Smaller Estrogen Doses Improve Mood Without Memory Loss

Ten years ago, the landmark Women’s Health Initiative (WHI) revealed that women older than 65 increased their risk for memory loss if they took estrogen to relieve the symptoms of menopause.

But new research by the University of Wisconsin School of Medicine and Public Health (SMPH) suggests that estrogen given in smaller doses to younger women just entering menopause does not worsen memory and improves mood and symptoms of depression.

The School of Medicine and Public Health was a participant in the Kronos Early Estrogen Prevention Study (KEEPS), which was conducted and supported by the Kronos Longevity Research Institute in Phoenix, Arizona. KEEPS-Cog (Cognitive and Affective Study) is an ancillary study measuring cognitive and emotional outcomes, funded by the National Institute on Aging at the National Institutes of Health (NIH).

Dr. Sanjay Asthana, the lead researcher of the cognitive and affective (emotional) part of the study and professor of medicine (geriatrics) at the UW School of Medicine and Public Health, presented the findings today during the North American Menopause Society annual meeting in Orlando, Florida. The preliminary findings, which are not yet peer-reviewed, will be submitted for publication in a medical journal.

The KEEPS-Cog was a four-year study and involved 662 women (average age 52.7 years) of the 727 women in the Kronos Early Estrogen Prevention Study cohort.

The participants were divided into three groups: One received a daily 0.45 mg dose of the oral estrogen Premarin, a second group used the estrogen patch Climara (0.05 mg/day, changed every third day), and a third group was on a placebo. The women took memory and cognition tests and assessments of their emotional health.

“At the four-year point, the women using the oral estrogen or estrogen patch showed no evidence of adverse effects on memory compared to the placebo group,” said Asthana. “There were also reduced symptoms of depression, anxiety and tension among women taking the oral estrogen.”

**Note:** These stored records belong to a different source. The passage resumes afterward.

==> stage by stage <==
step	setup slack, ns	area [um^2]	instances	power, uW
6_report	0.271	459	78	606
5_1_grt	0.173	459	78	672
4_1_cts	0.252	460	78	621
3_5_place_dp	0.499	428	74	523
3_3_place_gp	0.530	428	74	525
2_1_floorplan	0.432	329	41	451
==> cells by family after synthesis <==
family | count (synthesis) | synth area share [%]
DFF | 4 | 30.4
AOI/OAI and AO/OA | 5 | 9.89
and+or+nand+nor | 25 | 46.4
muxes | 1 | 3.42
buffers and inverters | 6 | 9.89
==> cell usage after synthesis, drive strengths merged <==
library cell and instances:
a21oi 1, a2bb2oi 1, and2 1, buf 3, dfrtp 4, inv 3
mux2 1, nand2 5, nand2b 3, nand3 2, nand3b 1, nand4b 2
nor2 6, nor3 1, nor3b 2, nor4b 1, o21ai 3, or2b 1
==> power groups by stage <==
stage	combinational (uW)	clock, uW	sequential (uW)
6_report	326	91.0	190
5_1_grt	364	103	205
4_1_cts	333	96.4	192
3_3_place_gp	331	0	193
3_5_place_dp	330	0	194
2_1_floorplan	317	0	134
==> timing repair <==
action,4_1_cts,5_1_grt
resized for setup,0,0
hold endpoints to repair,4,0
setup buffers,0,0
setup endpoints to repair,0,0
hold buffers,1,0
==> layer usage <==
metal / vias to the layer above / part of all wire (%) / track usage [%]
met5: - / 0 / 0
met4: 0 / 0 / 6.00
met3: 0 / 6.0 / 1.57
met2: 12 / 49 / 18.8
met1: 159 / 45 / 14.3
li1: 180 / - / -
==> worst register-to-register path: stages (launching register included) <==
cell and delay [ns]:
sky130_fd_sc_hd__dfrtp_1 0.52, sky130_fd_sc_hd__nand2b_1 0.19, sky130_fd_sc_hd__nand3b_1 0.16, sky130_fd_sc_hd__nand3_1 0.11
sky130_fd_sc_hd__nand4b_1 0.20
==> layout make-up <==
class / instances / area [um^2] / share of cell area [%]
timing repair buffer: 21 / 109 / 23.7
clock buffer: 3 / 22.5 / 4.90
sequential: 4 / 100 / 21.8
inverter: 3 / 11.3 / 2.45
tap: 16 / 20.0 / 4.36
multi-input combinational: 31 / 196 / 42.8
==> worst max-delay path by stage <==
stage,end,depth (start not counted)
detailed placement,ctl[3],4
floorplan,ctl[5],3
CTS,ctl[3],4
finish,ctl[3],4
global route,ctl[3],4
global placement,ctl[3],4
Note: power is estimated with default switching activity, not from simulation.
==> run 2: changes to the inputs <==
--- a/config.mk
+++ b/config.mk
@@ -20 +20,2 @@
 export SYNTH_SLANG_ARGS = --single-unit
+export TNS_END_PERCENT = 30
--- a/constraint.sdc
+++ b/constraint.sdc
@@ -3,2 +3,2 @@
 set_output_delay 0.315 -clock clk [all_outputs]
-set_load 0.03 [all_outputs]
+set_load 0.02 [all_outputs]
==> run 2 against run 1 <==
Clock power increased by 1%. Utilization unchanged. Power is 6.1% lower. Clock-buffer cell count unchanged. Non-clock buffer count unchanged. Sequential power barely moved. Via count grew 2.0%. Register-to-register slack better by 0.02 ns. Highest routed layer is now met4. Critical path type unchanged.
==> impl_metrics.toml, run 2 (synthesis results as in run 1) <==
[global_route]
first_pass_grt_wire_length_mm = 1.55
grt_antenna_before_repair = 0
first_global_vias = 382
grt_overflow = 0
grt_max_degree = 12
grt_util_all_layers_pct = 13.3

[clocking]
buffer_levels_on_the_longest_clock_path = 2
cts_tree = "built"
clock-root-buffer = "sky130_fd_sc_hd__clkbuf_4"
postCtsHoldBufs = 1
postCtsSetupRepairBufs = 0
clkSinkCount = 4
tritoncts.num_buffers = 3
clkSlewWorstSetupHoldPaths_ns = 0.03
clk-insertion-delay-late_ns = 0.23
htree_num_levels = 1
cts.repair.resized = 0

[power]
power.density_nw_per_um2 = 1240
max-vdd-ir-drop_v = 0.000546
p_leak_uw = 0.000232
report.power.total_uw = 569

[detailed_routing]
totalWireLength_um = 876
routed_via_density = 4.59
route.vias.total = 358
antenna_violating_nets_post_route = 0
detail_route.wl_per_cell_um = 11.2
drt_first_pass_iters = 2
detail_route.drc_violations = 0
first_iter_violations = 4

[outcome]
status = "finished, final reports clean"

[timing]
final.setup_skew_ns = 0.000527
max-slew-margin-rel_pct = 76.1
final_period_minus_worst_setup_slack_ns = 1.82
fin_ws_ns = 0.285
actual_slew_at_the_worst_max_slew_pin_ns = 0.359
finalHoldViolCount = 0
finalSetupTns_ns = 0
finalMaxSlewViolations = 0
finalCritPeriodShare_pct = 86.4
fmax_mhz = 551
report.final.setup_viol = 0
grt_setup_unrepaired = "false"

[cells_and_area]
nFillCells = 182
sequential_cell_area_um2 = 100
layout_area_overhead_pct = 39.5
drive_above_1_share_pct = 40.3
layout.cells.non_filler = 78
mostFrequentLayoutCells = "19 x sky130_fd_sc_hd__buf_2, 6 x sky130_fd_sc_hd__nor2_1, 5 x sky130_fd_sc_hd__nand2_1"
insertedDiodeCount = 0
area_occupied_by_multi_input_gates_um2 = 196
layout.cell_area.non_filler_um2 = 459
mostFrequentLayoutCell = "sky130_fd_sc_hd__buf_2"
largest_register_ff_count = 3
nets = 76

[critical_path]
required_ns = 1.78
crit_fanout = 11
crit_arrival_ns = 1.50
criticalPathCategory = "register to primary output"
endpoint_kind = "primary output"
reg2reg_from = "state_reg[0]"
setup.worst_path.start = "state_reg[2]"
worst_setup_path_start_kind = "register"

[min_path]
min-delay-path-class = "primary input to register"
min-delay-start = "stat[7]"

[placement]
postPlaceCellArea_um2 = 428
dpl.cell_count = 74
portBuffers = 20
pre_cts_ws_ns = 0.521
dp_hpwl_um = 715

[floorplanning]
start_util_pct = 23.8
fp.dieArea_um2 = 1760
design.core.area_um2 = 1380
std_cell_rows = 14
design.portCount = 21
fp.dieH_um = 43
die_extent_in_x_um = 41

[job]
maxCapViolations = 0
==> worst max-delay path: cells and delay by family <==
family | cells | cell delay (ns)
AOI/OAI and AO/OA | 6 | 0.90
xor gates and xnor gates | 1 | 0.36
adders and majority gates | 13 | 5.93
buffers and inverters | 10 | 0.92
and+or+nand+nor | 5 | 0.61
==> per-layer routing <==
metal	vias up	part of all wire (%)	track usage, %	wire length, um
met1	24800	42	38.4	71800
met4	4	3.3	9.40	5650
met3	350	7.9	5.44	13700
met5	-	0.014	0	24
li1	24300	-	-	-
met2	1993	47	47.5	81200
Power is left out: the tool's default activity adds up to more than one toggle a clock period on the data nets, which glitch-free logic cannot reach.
**src/design/tdl_pkg.sv**
```systemverilog
// Package for the table-driven lexer: item, result and command types,
// field widths, op and result codes, queue depths.
// No dependencies.
package tdl_pkg;

	localparam int STATE_W     = 6;
	localparam int SYM_W       = 5;
	localparam int CAT_W       = 4;
	localparam int LEN_W       = 16;
	localparam int OP_W        = 3;
	localparam int MAX_STATES  = 2 ** STATE_W;
	localparam int MAX_SYMBOLS = 2 ** SYM_W;
	localparam int CQ_DEPTH    = 4;
	localparam int RQ_DEPTH    = 4;

	localparam logic [STATE_W-1:0] FLUSH_RESET = 6'd63;

	localparam logic [OP_W-1:0] OP_LOAD_CLASS = 3'd0;
	localparam logic [OP_W-1:0] OP_LOAD_TRANS = 3'd1;
	localparam logic [OP_W-1:0] OP_LOAD_CAT   = 3'd2;
	localparam logic [OP_W-1:0] OP_SCAN       = 3'd3;
	localparam logic [OP_W-1:0] OP_END        = 3'd4;

	localparam logic KIND_TOKEN = 1'b0;
	localparam logic KIND_ERROR = 1'b1;

	typedef struct packed {
		logic [OP_W-1:0]    op;
		logic [7:0]         char_code;
		logic [SYM_W-1:0]   symbol_index;
		logic               symbol_valid;
		logic [STATE_W-1:0] state_index;
		logic [STATE_W-1:0] target_state;
		logic [CAT_W-1:0]   category_code;
		logic               category_valid;
	} item_t;

	typedef struct packed {
		logic               kind;
		logic [CAT_W-1:0]   token_category;
		logic               token_has_category;
		logic [LEN_W-1:0]   lexeme_length;
		logic [7:0]         error_byte;
		logic               last;
	} result_t;

	typedef enum logic [2:0] {
		CMD_LOAD_TRANS,
		CMD_LOAD_CAT,
		CMD_SCAN,
		CMD_BAD,
		CMD_END
	} cmd_kind_t;

	typedef struct packed {
		cmd_kind_t          kind;
		logic [7:0]         chr;
		logic [SYM_W-1:0]   sym;
		logic [STATE_W-1:0] st;
		logic [STATE_W-1:0] tgt;
		logic [CAT_W-1:0]   cat;
		logic               cat_ok;
	} cmd_t;

	typedef struct packed {
		logic [1:0] n;
		result_t    r0;
		result_t    r1;
	} res_push_t;

endpackage

```
**src/design/tdl_cq.sv**
```systemverilog
// Command queue between the lexer front and back ends.
// Depends on tdl_pkg.
module tdl_cq
	import tdl_pkg::*;
(
	input  logic clk,
	input  logic arst_n,
	input  logic push,
	input  cmd_t cmd,
	output logic full,
	input  logic pop,
	output logic head_vld,
	output cmd_t head
);

	localparam int PW = $clog2(CQ_DEPTH);

	cmd_t          mem_q [CQ_DEPTH];
	logic [PW-1:0] wr_q;
	logic [PW-1:0] rd_q;
	logic [PW:0]   cnt_q;
	logic          do_push;
	logic          do_pop;

	assign full     = (cnt_q == (PW+1)'(CQ_DEPTH));
	assign head_vld = (cnt_q != '0);
	assign head     = mem_q[rd_q];
	assign do_push  = push && !full;
	assign do_pop   = pop && head_vld;

	always_ff @(posedge clk or negedge arst_n) begin
		if (!arst_n) begin
			wr_q  <= '0;
			rd_q  <= '0;
			cnt_q <= '0;
		end else begin
			if (do_push) begin
				wr_q <= wr_q + PW'(1);
			end
			if (do_pop) begin
				rd_q <= rd_q + PW'(1);
			end
			cnt_q <= cnt_q + (PW+1)'(do_push) - (PW+1)'(do_pop);
		end
	end

	always_ff @(posedge clk) begin
		if (do_push) begin
			mem_q[wr_q] <= cmd;
		end
	end

endmodule

```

“These are very important findings when it comes to menopausal hormone therapy,” he added. “We applied our study to a much younger group that had never been studied before, and we are the first to have done that. This will help physicians understand whether or not it is safe for women to begin treatment for managing their menopausal symptoms.”

The women in the Kronos Early Estrogen Prevention Study also took progesterone in conjunction with estrogen. Progesterone is normally given to women in menopause to reduce the risk of uterine cancer. Asthana said the women showed no bad effects on memory or mood after taking a cyclical (12 days per month) 200 mg dose of Prometrium, a form of progesterone similar to one produced in the ovaries. By contrast, women in the WHI study took medroxyprogesterone acetate (MPA), which is a synthetic progesterone.

A School of Medicine and Public Health research team also monitored the blood pressure of all the women in the Kronos Early Estrogen Prevention Study and determined that blood pressure levels remained steady in those who took oral estrogen or used the estrogen patch over the four-year period. By contrast, the subjects in the Women’s Health Initiative study saw an increase in their blood pressure.

The Women’s Health Initiative involved 150,000 women older than 65 who received 0.625 mg of estrogen. About 4,500 WHI subjects participated in cognition screening.

At that dose, the participants not only showed a risk for memory deficits and high blood pressure, but also evidence of heart problems, breast cancer, and thrombosis (blood clots in the legs and lungs). Yet, the KEEPS participants who took estrogen showed no increased risk of these medical conditions during the four-year follow-up period.

Overall, Asthana said the results of the KEEPS-Cog study show promise for the future treatment of menopause. The findings will be reviewed by experts to determine how they fit in with current data and guidelines.

“This may help many women with menopause who are suffering,” he said. “Many of them can have these symptoms for years. This study shows that hormone therapy will likely be safe in the first few years that women enter menopause and improve their quality of life.”

Asthana, who is also chief of geriatrics at the School of Medicine and Public Health and director of the Geriatric Research Education and Clinical Center (GRECC) at the William S. Middleton Veterans Memorial Hospital in Madison, was assisted by neuropsychologist Dr. Carey Gleason, cognitive neuroscientist Dr. Whitney Wharton, and biostatistician Dr. Maritza Dowling.

Asthana said the next step will be to follow the women in the KEEPS-Cog study over time to determine if changes in memory normally seen with getting old are altered for these women in any way, given they received hormone therapy soon after menopause.